O qualificatório aberto da Esports World Cup 2026, em Paris, reuniu nomes consagrados do Counter-Strike, como o ucraniano Oleksandr "s1mple" Kostyliev e o dinamarquês Nicolai "device" Reedtz. Entre os competidores estava também o brasileiro Kevin "Kev1nho0" Mentzing, de 21 anos, que divide os treinos com o expediente de meio período como operador de caixa em um supermercado na Alemanha.
Nascido no Brasil, ele se mudou com a família para a Europa aos 14 anos, em busca de melhores condições de vida. Jogava Counter-Strike de forma casual desde os 15, mas foi na plataforma FACEIT que passou a acumular pontuação e a formar amizades com outros brasileiros radicados no continente. Foi por meio dessas conexões que recebeu o convite para testar como capitão da Orion Wanderers, organização húngara de esportes eletrônicos pela qual atua atualmente.
Antes de fixar carreira na Europa, o jogador tentou o caminho profissional no Brasil. Passou cerca de dois meses subindo de nível em plataforma nacional, entrou em uma equipe que disputava a Série C e depois migrou para outro elenco, com o qual foi campeão da divisão. A experiência nos dois cenários o levou a uma avaliação sobre a diferença entre eles: na sua leitura, falta investimento no chamado tier 2 brasileiro, enquanto na Europa a proximidade geográfica dos campeonatos barateia a rotina de viagens e facilita a entrada em times.

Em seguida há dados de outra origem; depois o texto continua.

`config.mk`:
```
export PLATFORM = sky130hd
export DESIGN_NAME = lpmc_low_power_ctrl
export DESIGN_NICKNAME = d
export VERILOG_FILES = /design/src/lpmc_pkg.sv /design/src/lpmc_low_power_ctrl.sv
export SDC_FILE = /design/constraint.sdc
export NUM_CORES = 1
export LEC_CHECK = 0
export BUFFER_PORTS_ARGS = -buffer_cell sky130_fd_sc_hd__buf_2
export CAP_MARGIN = 20
export CORE_MARGIN = 2
export CORE_UTILIZATION = 45
export CTS_CLUSTER_SIZE = 28
export DETAILED_ROUTE_END_ITERATION = 16
export PLACE_DENSITY_LB_ADDON = 0.1
export SETUP_SLACK_MARGIN = 0.1
export SYNTH_ARGS = -nofsm -noshare
export SYNTH_HDL_FRONTEND = slang
export SYNTH_SLANG_ARGS = --single-unit
```
`constraint.sdc`:
```
create_clock -name clk_sys -period 1.9 [get_ports clk_sys]
set_input_delay 0.095 -clock clk_sys [delete_from_list [all_inputs] [get_ports clk_sys]]
set_output_delay 0.095 -clock clk_sys [all_outputs]
set_load 0.01 [all_outputs]
```
`src/lpmc_pkg.sv`:
```
/*
 * Shared constants and carrier types of the low-power mode controller:
 * register offsets, field positions, reset values, timing counts, the
 * mode enumeration and the packed state record.
 * Assumes a 100 MHz system clock; timing counts are derived from it.
 */
package lpmc_pkg;

  // Register byte offsets on the peripheral bus.
  localparam logic [7:0] CTRL_OFS = 8'h00;
  localparam logic [7:0] CSTS_OFS = 8'h04;

  // Power control field positions.
  localparam int CTRL_LPREG_BIT = 0;
  localparam int CTRL_PDSEL_BIT = 1;
  localparam int CTRL_WFCLR_BIT = 2;
  localparam int CTRL_SBCLR_BIT = 3;
  localparam int CTRL_DETEN_BIT = 4;
  localparam int CTRL_LVL_LSB   = 5;
  localparam int CTRL_LVL_MSB   = 7;
  localparam int CTRL_BKPWE_BIT = 8;

  // Control/status field positions.
  localparam int CSTS_WF_BIT  = 0;
  localparam int CSTS_SB_BIT  = 1;
  localparam int CSTS_DET_BIT = 2;

  localparam logic [31:0] CTRL_RST = 32'h00000000;
  localparam logic [31:0] CSTS_RST = 32'h00000000;

  // Timing figures; the values are plain defaults.
  localparam int CLK_PERIOD_NS = 10;
  localparam int OSC_START_NS  = 2000;
  localparam int REG_WAKE_NS   = 5000;
  localparam int CHIP_RST_NS   = 20000;
  localparam int OSC_START_CYC =
    (OSC_START_NS + CLK_PERIOD_NS - 1) / CLK_PERIOD_NS;
  localparam int REG_WAKE_CYC =
    (REG_WAKE_NS + CLK_PERIOD_NS - 1) / CLK_PERIOD_NS;
  localparam int CHIP_RST_CYC =
    (CHIP_RST_NS + CLK_PERIOD_NS - 1) / CLK_PERIOD_NS;

  typedef enum logic [2:0] {
    LPMC_RUN,
    LPMC_STOP,
    LPMC_STOP_WAKE,
    LPMC_STANDBY,
    LPMC_STBY_RST
  } lpmc_mode_t;

  typedef struct packed {
    logic       bkpWe;
    logic [2:0] detLvl;
    logic       detEn;
    logic       pdSel;
    logic       lpReg;
  } lpmc_ctrl_t;

  typedef struct packed {
    lpmc_mode_t  mode;
    logic        intrWait;
    logic [15:0] cnt;
    lpmc_ctrl_t  ctrl;
    logic        wakeFlag;
    logic        sbFlag;
    logic        detOut;
    logic        wfClr;
    logic [2:0]  pinSy;
    logic [2:0]  rtcSy;
    logic [1:0]  rstSy;
    logic [1:0]  wdtSy;
    logic [1:0]  detSy;
    logic        stsExtra;
    logic        pready;
    logic        pslverr;
    logic [31:0] prdata;
    logic        regLowPower;
    logic        coreHalt;
    logic        memLost;
    logic        resumeIrq;
    logic        resumeEvt;
    logic        chipReset;
  } lpmc_state_t;

  localparam lpmc_state_t STATE_RST = '0;

endpackage : lpmc_pkg

```
`src/lpmc_low_power_ctrl.sv`:
```
/*
 * Low-power mode controller: stop/standby selection on deep-sleep entry,
 * regulator state, wake-up handling and the two power registers on an
 * APB-style slave port.
 * Assumes core-side strobes are on clk_sys; pin-side inputs are async.
 */
`timescale 1ns/1ns
`default_nettype none

// What this block does
// - Deep sleep with select 0 enters stop.
// - Stop regulator follows low-power bit.
// - Interrupt or event wakes, matching the wait.
// - Stop halts core, peripherals; keeps contents.
// - Stop wake waits oscillator time, plus regulator time if low-power bit set.
// - Resume via interrupt service or directly.
// - Select 1, flag clear: enter standby.
// - Pin edge, RTC, reset pin, watchdog exit standby.
// - Standby stops everything; contents lost.
// - Standby exit takes chip reset time.
// - Control resets zero, cleared on standby wake.
// - Bit 1 selects stop or standby.
// - Bit 2 write clears wake flag later.
// - Bit 3 write one clears standby flag.
// - Bit 4 enables voltage detector.
// - Pin or RTC event sets wake flag.
// - Standby entry sets flag; reset/clear only.
// - Detector bit high when supply below level.
// - Status register survives standby wake.
module lpmc_low_power_ctrl #(
  parameter int OSC_CYC = lpmc_pkg::OSC_START_CYC,
  parameter int REG_CYC = lpmc_pkg::REG_WAKE_CYC,
  parameter int RST_CYC = lpmc_pkg::CHIP_RST_CYC
) (
  input  wire logic        clk_sys,
  input  wire logic        sys_rst,
  input  wire logic        clkEn,
  input  wire logic        psel,
  input  wire logic        penable,
  input  wire logic        pwrite,
  input  wire logic [7:0]  paddr,
  input  wire logic [31:0] pwdata,
  output logic [31:0]      prdata,
  output logic             pready,
  output logic             pslverr,
  input  wire logic        coreDeepSleep,
  input  wire logic        waitIntrExec,
  input  wire logic        waitEventExec,
  input  wire logic        irqPending,
  input  wire logic        wakeEvent,
  input  wire logic        wakeupPin,
  input  wire logic        rtcWakeEvt,
  input  wire logic        extResetPinN,
  input  wire logic        watchdogRst,
  input  wire logic        detCompare,
  output logic             regLowPower,
  output logic             coreHalt,
  output logic             periphHalt,
  output logic             memLost,
  output logic             resumeIrq,
  output logic             resumeEvt,
  output logic             chipReset,
  output logic             detEnable,
  output logic [2:0]       detLevel,
  output logic             backupWriteEn
);

  lpmc_pkg::lpmc_state_t st;
  lpmc_pkg::lpmc_state_t nxt;

  logic        setEv;
  logic        wfx;
  logic        acc;
  logic        isCtrl;
  logic        isSts;
  logic        stsRd;
  logic        go;
  logic        stbyExit;
  logic [15:0] stopWakeCnt;
  logic [31:0] ctrlWord;
  logic [31:0] stsWord;

  assign setEv    = (st.pinSy[1] & ~st.pinSy[2]) |
                    (st.rtcSy[1] & ~st.rtcSy[2]);
  assign wfx      = waitIntrExec | waitEventExec;
  assign acc      = psel & penable & ~st.pready;
  assign isCtrl   = (paddr == lpmc_pkg::CTRL_OFS);
  assign isSts    = (paddr == lpmc_pkg::CSTS_OFS);
  assign stsRd    = isSts & ~pwrite;
  // A status register read needs one extra bus cycle before it answers.
  assign go       = acc & (~stsRd | st.stsExtra);
  assign stbyExit = (st.pinSy[1] & ~st.pinSy[2]) | st.rtcSy[1] |
                    ~st.rstSy[1] | st.wdtSy[1];
  // Regulator recovery only counts when it really was in low power.
  assign stopWakeCnt = 16'(OSC_CYC) +
                       (st.ctrl.lpReg ? 16'(REG_CYC) : 16'h0000);

  always_comb begin
    ctrlWord = lpmc_pkg::CTRL_RST;
    ctrlWord[lpmc_pkg::CTRL_LPREG_BIT] = st.ctrl.lpReg;
    ctrlWord[lpmc_pkg::CTRL_PDSEL_BIT] = st.ctrl.pdSel;
    ctrlWord[lpmc_pkg::CTRL_DETEN_BIT] = st.ctrl.detEn;
    ctrlWord[lpmc_pkg::CTRL_LVL_MSB:lpmc_pkg::CTRL_LVL_LSB] = st.ctrl.detLvl;
    ctrlWord[lpmc_pkg::CTRL_BKPWE_BIT] = st.ctrl.bkpWe;
    stsWord = lpmc_pkg::CSTS_RST;
    stsWord[lpmc_pkg::CSTS_WF_BIT]  = st.wakeFlag;
    stsWord[lpmc_pkg::CSTS_SB_BIT]  = st.sbFlag;
    stsWord[lpmc_pkg::CSTS_DET_BIT] = st.detOut;
  end

  always_comb begin
    nxt = st;
    nxt.pinSy = {st.pinSy[1:0], wakeupPin};
    nxt.rtcSy = {st.rtcSy[1:0], rtcWakeEvt};
    nxt.rstSy = {st.rstSy[0], extResetPinN};
    nxt.wdtSy = {st.wdtSy[0], watchdogRst};
    nxt.detSy = {st.detSy[0], detCompare};
    nxt.pready    = 1'b0;
    nxt.pslverr   = 1'b0;
    nxt.wfClr     = 1'b0;
    nxt.resumeIrq = 1'b0;
    nxt.resumeEvt = 1'b0;
    nxt.stsExtra  = acc & stsRd & ~st.stsExtra;

    if (go) begin
      nxt.pready  = 1'b1;
      nxt.pslverr = ~(isCtrl | isSts);
      nxt.prdata  = 32'h00000000;
      if (pwrite && isCtrl) begin
        nxt.ctrl.lpReg  = pwdata[lpmc_pkg::CTRL_LPREG_BIT];
        nxt.ctrl.pdSel  = pwdata[lpmc_pkg::CTRL_PDSEL_BIT];
        nxt.ctrl.detEn  = pwdata[lpmc_pkg::CTRL_DETEN_BIT];
        // Code n selects 2.2 V plus n tenths of a volt.
        nxt.ctrl.detLvl =
          pwdata[lpmc_pkg::CTRL_LVL_MSB:lpmc_pkg::CTRL_LVL_LSB];
        nxt.ctrl.bkpWe  = pwdata[lpmc_pkg::CTRL_BKPWE_BIT];
        nxt.wfClr       = pwdata[lpmc_pkg::CTRL_WFCLR_BIT];
        if (pwdata[lpmc_pkg::CTRL_SBCLR_BIT]) begin
          nxt.sbFlag = 1'b0;
        end
      end else if (!pwrite && isCtrl) begin
        nxt.prdata = ctrlWord;
      end else if (stsRd) begin
        nxt.prdata = stsWord;
      end
    end

    // The clear takes effect one cycle after the write; a pin event in that later
    // cycle still wins, while one in the cycle of the write itself is cleared.
    if (st.wfClr) begin
      nxt.wakeFlag = 1'b0;
    end
    if (setEv) begin
      nxt.wakeFlag = 1'b1;
    end

    nxt.detOut = st.ctrl.detEn & st.detSy[1] &
                 (st.mode != lpmc_pkg::LPMC_STANDBY);

    unique case (st.mode)
      lpmc_pkg::LPMC_RUN: begin
        if (coreDeepSleep && wfx && !st.ctrl.pdSel) begin
          nxt.mode   = lpmc_pkg::LPMC_STOP;
          nxt.intrWait = waitIntrExec;
        end else if (coreDeepSleep && wfx && !st.wakeFlag) begin
          nxt.mode   = lpmc_pkg::LPMC_STANDBY;
          nxt.sbFlag = 1'b1;
        end
      end
      lpmc_pkg::LPMC_STOP: begin
        if (st.intrWait ? irqPending : wakeEvent) begin
          nxt.mode = lpmc_pkg::LPMC_STOP_WAKE;
          nxt.cnt  = stopWakeCnt;
        end
      end
      lpmc_pkg::LPMC_STOP_WAKE: begin
        if (st.cnt <= 16'h0001) begin
          nxt.mode      = lpmc_pkg::LPMC_RUN;
          nxt.cnt       = 16'h0000;
          nxt.resumeIrq = st.intrWait;
          nxt.resumeEvt = ~st.intrWait;
        end else begin
          nxt.cnt = st.cnt - 16'h0001;
        end
      end
      lpmc_pkg::LPMC_STANDBY: begin
        if (stbyExit) begin
          nxt.mode = lpmc_pkg::LPMC_STBY_RST;
          nxt.cnt  = 16'(RST_CYC);
        end
      end
      lpmc_pkg::LPMC_STBY_RST: begin
        if (st.cnt <= 16'h0001) begin
          nxt.mode = lpmc_pkg::LPMC_RUN;
          nxt.cnt  = 16'h0000;
          // Status flags are kept so software can see why it restarted.
          nxt.ctrl = lpmc_pkg::STATE_RST.ctrl;
        end else begin
          nxt.cnt = st.cnt - 16'h0001;
        end
      end
    endcase

    nxt.regLowPower = (nxt.mode == lpmc_pkg::LPMC_STOP) &
                      nxt.ctrl.lpReg;
    nxt.coreHalt    = (nxt.mode != lpmc_pkg::LPMC_RUN);
    nxt.memLost     = (nxt.mode == lpmc_pkg::LPMC_STANDBY) |
                      (nxt.mode == lpmc_pkg::LPMC_STBY_RST);
    nxt.chipReset   = (nxt.mode == lpmc_pkg::LPMC_STBY_RST);
  end

  // Only power-on reset reaches the status flags; standby wake does not.
  always_ff @(posedge clk_sys or posedge sys_rst) begin
    if (sys_rst) begin
      st <= lpmc_pkg::STATE_RST;
    end else if (clkEn) begin
      st <= nxt;
    end
  end

  assign prdata        = st.prdata;
  assign pready        = st.pready;
  assign pslverr       = st.pslverr;
  assign regLowPower   = st.regLowPower;
  assign coreHalt      = st.coreHalt;
  assign periphHalt    = st.coreHalt;
  assign memLost       = st.memLost;
  assign resumeIrq     = st.resumeIrq;
  assign resumeEvt     = st.resumeEvt;
  assign chipReset     = st.chipReset;
  assign detEnable     = st.ctrl.detEn;
  assign detLevel      = st.ctrl.detLvl;
  assign backupWriteEn = st.ctrl.bkpWe;
endmodule : lpmc_low_power_ctrl

`default_nettype wire

```
; ---- Word-level counts from Yosys, hierarchy flattened
; Index checks and enable logic that the tools add are counted.
[word_totals]
regBits = 84
latchBits = 0
memories = 0
ram_bits = 0
output_inout_bits = 46
romBits = 0
inputBits = 56
[op_classes]
div_mod_pow = 0
n_bitwise = 28
n_mux = 32
order_cmp = 1
n_mul = 0
n_eq_ne = 11
addsub = 2
shift = 0
n_reduce_logical = 18
[op_table]
columns = op, n
row1 = 2-to-1 mux 16 bit, 3
row2 = case mux 16 bit (3 select lines), 1
row3 = 2-to-1 mux 34 bit, 1
row4 = 2-to-1 mux 7 bit, 4
row5 = 2-to-1 mux 9 bit, 3
row6 = 2-to-1 mux 3 bit, 6
row7 = less-or-equal comparator 16 x 1 -> 1 bit (second input constant), 1
row8 = subtractor 16 x 1 -> 16 bit (second input constant), 1
row9 = case mux 3 bit (4 select lines), 1
row10 = bitwise AND 1 bit, 11
row11 = 2-to-1 mux 1 bit, 11
row12 = adder 8 x 9 -> 10 bit (first input constant), 1
row13 = == test 3 x 2 -> 1 bit (second input constant), 3
row14 = inverter 1 bit, 9
row15 = == test 8 x 3 -> 1 bit (second input constant), 1
row16 = zero test 8 bit, 1
row17 = bitwise OR 1 bit, 8
row18 = == test 3 x 1 -> 1 bit (second input constant), 2
row19 = == test 3 bit (second input constant), 2
row20 = nonzero test 3 bit, 2
row21 = logical AND 1 bit, 5
row22 = 2-to-1 mux 2 bit, 2
row23 = != test 2 bit (second input constant), 2
row24 = AND reduction 2 bit, 2
row25 = other kinds (7), 9

; ---- Logic depth before layout (Yosys ltp)
; Gate-level depths: netlist (run 1).
[logic_depth]
ltp_word = 9
depth_mapped = 9
mapped_depth_nobuf = 8

; ---- Worst setup path after synthesis (run 1)
; No wires, ideal clock.
[synth_timing]
path_type = register to register
from = register st[75] in the netlist's numbering
to = register st (netlist bit chipReset)
setup_slack_ns = 0.110
synth_period_minus_slack_ns = 1.790
path_stages_with_launch = 7
t_arrival_ns = 1.665
cell_sequence = dfrtp_1 > nor4_4 > o2111ai_4 > o211ai_2 > and3_4 > nor3_2 > mux2_4
[synth_via]
elab_chain_cells = 4
[synth_lines]
columns = item, line_no
row1 = "start, declared", lpmc_low_power_ctrl.sv:68  ; lpmc_pkg::lpmc_state_t st;
row2 = "start signal, assigned", lpmc_low_power_ctrl.sv:215  ; st <= lpmc_pkg::STATE_RST;
row3 = "start signal, assigned", lpmc_low_power_ctrl.sv:217  ; st <= nxt;
row4 = less-or-equal comparator 16 x 1 -> 1 bit, "lpmc_low_power_ctrl.sv:177, lpmc_low_power_ctrl.sv:193"
row5 = 2-to-1 mux 3 bit, "lpmc_low_power_ctrl.sv:177, lpmc_low_power_ctrl.sv:193"
row6 = case mux 3 bit (4 select lines), lpmc_low_power_ctrl.sv:160  ; unique case (st.mode)
row7 = == test 3 bit, lpmc_low_power_ctrl.sv:209  ; nxt.chipReset = (nxt.mode == lpmc_pkg::LPMC_STBY_RST);
; Every way passes these cells.
; A chain may end at the register's enable or synchronous reset.

; ---- Final worst setup path (run 1)
[layout_timing]
from = register st[75] in the netlist's numbering
to = register st (netlist bit memLost)
[layout_via]
elab_chain_cells = 5
word_cells_on_any_way = 6
classes_between = order compare (1) / eq/ne (2) / mux (2) / bitwise (1)
[layout_lines]
columns = item, line_no
row1 = less-or-equal comparator 16 x 1 -> 1 bit *, "lpmc_low_power_ctrl.sv:177, lpmc_low_power_ctrl.sv:193"
row2 = 2-to-1 mux 3 bit *, "lpmc_low_power_ctrl.sv:177, lpmc_low_power_ctrl.sv:193"
row3 = case mux 3 bit (4 select lines) *, lpmc_low_power_ctrl.sv:160
row4 = == test 3 x 2 -> 1 bit or == test 3 bit (tied branches), "lpmc_low_power_ctrl.sv:207, lpmc_low_power_ctrl.sv:208"
row5 = bitwise OR 1 bit *, lpmc_low_power_ctrl.sv:207  ; nxt.memLost = (nxt.mode == lpmc_pkg::LPMC_STANDBY) |
; Mark *: on every way between the ends. The rest lies on a longest branch, timed or not.

==> results of run 1 <==
[metrics by stage]
stage          util (%)  setup TNS (ns)  power [W]  setup WS (ns)  area (µm²)
3_3_place_gp       52.8         -0.0255    0.00378        -0.0207        3870
5_1_grt            60.0          -0.301    0.00581        -0.0656        4400
6_report           60.0               0    0.00545         0.0226        4400
2_1_floorplan         -               0    0.00314          0.110        3530
4_1_cts            59.3         -0.0370    0.00542        -0.0346        4340
3_5_place_dp       52.8          -0.162    0.00380        -0.0718        3870
[area by class of cell]
type / count / share of cell area (%)
multi-input combinational: 267 / 38.7
sequential: 60 / 34.2
timing repair buffer: 114 / 17.7
clock buffer: 9 / 2.82
clock inverter: 7 / 2.82
tap: 99 / 2.82
inverter: 12 / 1.02
[flip-flops by register name (all words and copies together) (netlist names)]
| name | count |
|---|---|
| resumeIrq | 1 |
| memLost | 1 |
| st | 30 |
| chipReset | 1 |
| resumeEvt | 1 |
| detEnable | 1 |
| detLevel | 3 |
| nxt | 7 |
| pslverr | 1 |
| regLowPower | 1 |
| coreHalt | 1 |
| backupWriteEn | 1 |
| pready | 1 |
| prdata | 8 |
| ctrlWord | 2 |
[power groups by stage]
| stage | clock, W | combinational (W) | sequential, W |
|---|---|---|---|
| global placement | 0 | 0.00211 | 0.00168 |
| finish | 0.00143 | 0.00235 | 0.00167 |
| floorplan | 0 | 0.00149 | 0.00166 |
| detailed placement | 0 | 0.00212 | 0.00168 |
| CTS | 0.00146 | 0.00229 | 0.00166 |
| global route | 0.00151 | 0.00258 | 0.00171 |
[logic make-up (layout without fill, tap and decap cells)]
logic type | Yosys count | after routing
flops | 60 | 60
fa+ha+maj | 2 | 2
compound gates | 94 | 94
other cells | 1 | 24
simple gates | 131 | 131
mux | 15 | 15
xor+xnor | 1 | 1
buf+inv | 60 | 142
[critical path: stages (launching register included)]
cell,delay (ns)
dfrtp_1,0.41
nor4_4,0.27
buf_4,0.17
o2111ai_4,0.13
buf_6,0.17
o21ai_2,0.11
a22oi_2,0.12
a31o_2,0.23
o22a_2,0.17
[placed cells by master (no fill, tap or decap), types with 9 or more instances in the layout]
master,count
dfrtp_1,58
buf_2,54
nand2_1,45
buf_4,43
o21ai_0,27
nor2_1,26
conb_1,24
o21ai_1,18
mux2_2,13
dlygate4sd3_1,12
nand2_2,9
clkbuf_8,9
[worst max-delay path by stage]
stage	start	endpoint	slack (ns)	cells after the start
2_1_floorplan	st[75]$_DFFE_PP0P_	chipReset$_DFFE_PP0P_	0.11	6
3_3_place_gp	st[75]$_DFFE_PP0P_	memLost$_DFFE_PP0P_	-0.02	7
3_5_place_dp	st[75]$_DFFE_PP0P_	regLowPower$_DFFE_PP0P_	-0.07	7
4_1_cts	st[78]$_DFFE_PP0P_	regLowPower$_DFFE_PP0P_	-0.03	8
5_1_grt	st[75]$_DFFE_PP0P_	regLowPower$_DFFE_PP0P_	-0.07	8
6_report	st[75]$_DFFE_PP0P_	memLost$_DFFE_PP0P_	0.02	8
[layer usage]
layer / global-route usage [%] / part of all wire [%] / up-vias
met5: 0 / 0 / -
met4: 5.68 / 0.84 / 0
met3: 3.32 / 4.1 / 5
met2: 29.6 / 44 / 69
met1: 26.6 / 51 / 1274
li1: - / - / 1427
[what timing repair did]
action / 4_1_cts / 5_1_grt
buffers inserted: 6 / 1
gates cloned: 0 / 0
setup endpoints to repair: 25 / 28
hold buffers: 12 / 0
endpoints found under the hold margin: 71 / 0
pin swaps: 15 / 9
gates resized for setup: 16 / 22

No torneio parisiense, a Orion Wanderers caiu ainda na fase de grupos, com derrotas por 2 a 0 para Sashi e Partizan. Mesmo assim, o brasileiro avalia a participação como um passo importante para ganhar visibilidade no cenário e, quem sabe, negociar um contrato que lhe permita abandonar o emprego fora dos jogos. Ele lembrou que esteve no Major de Estocolmo, em 2021, como torcedor, tirando fotos ao lado dos jogadores que admirava — e que desta vez posou como competidor.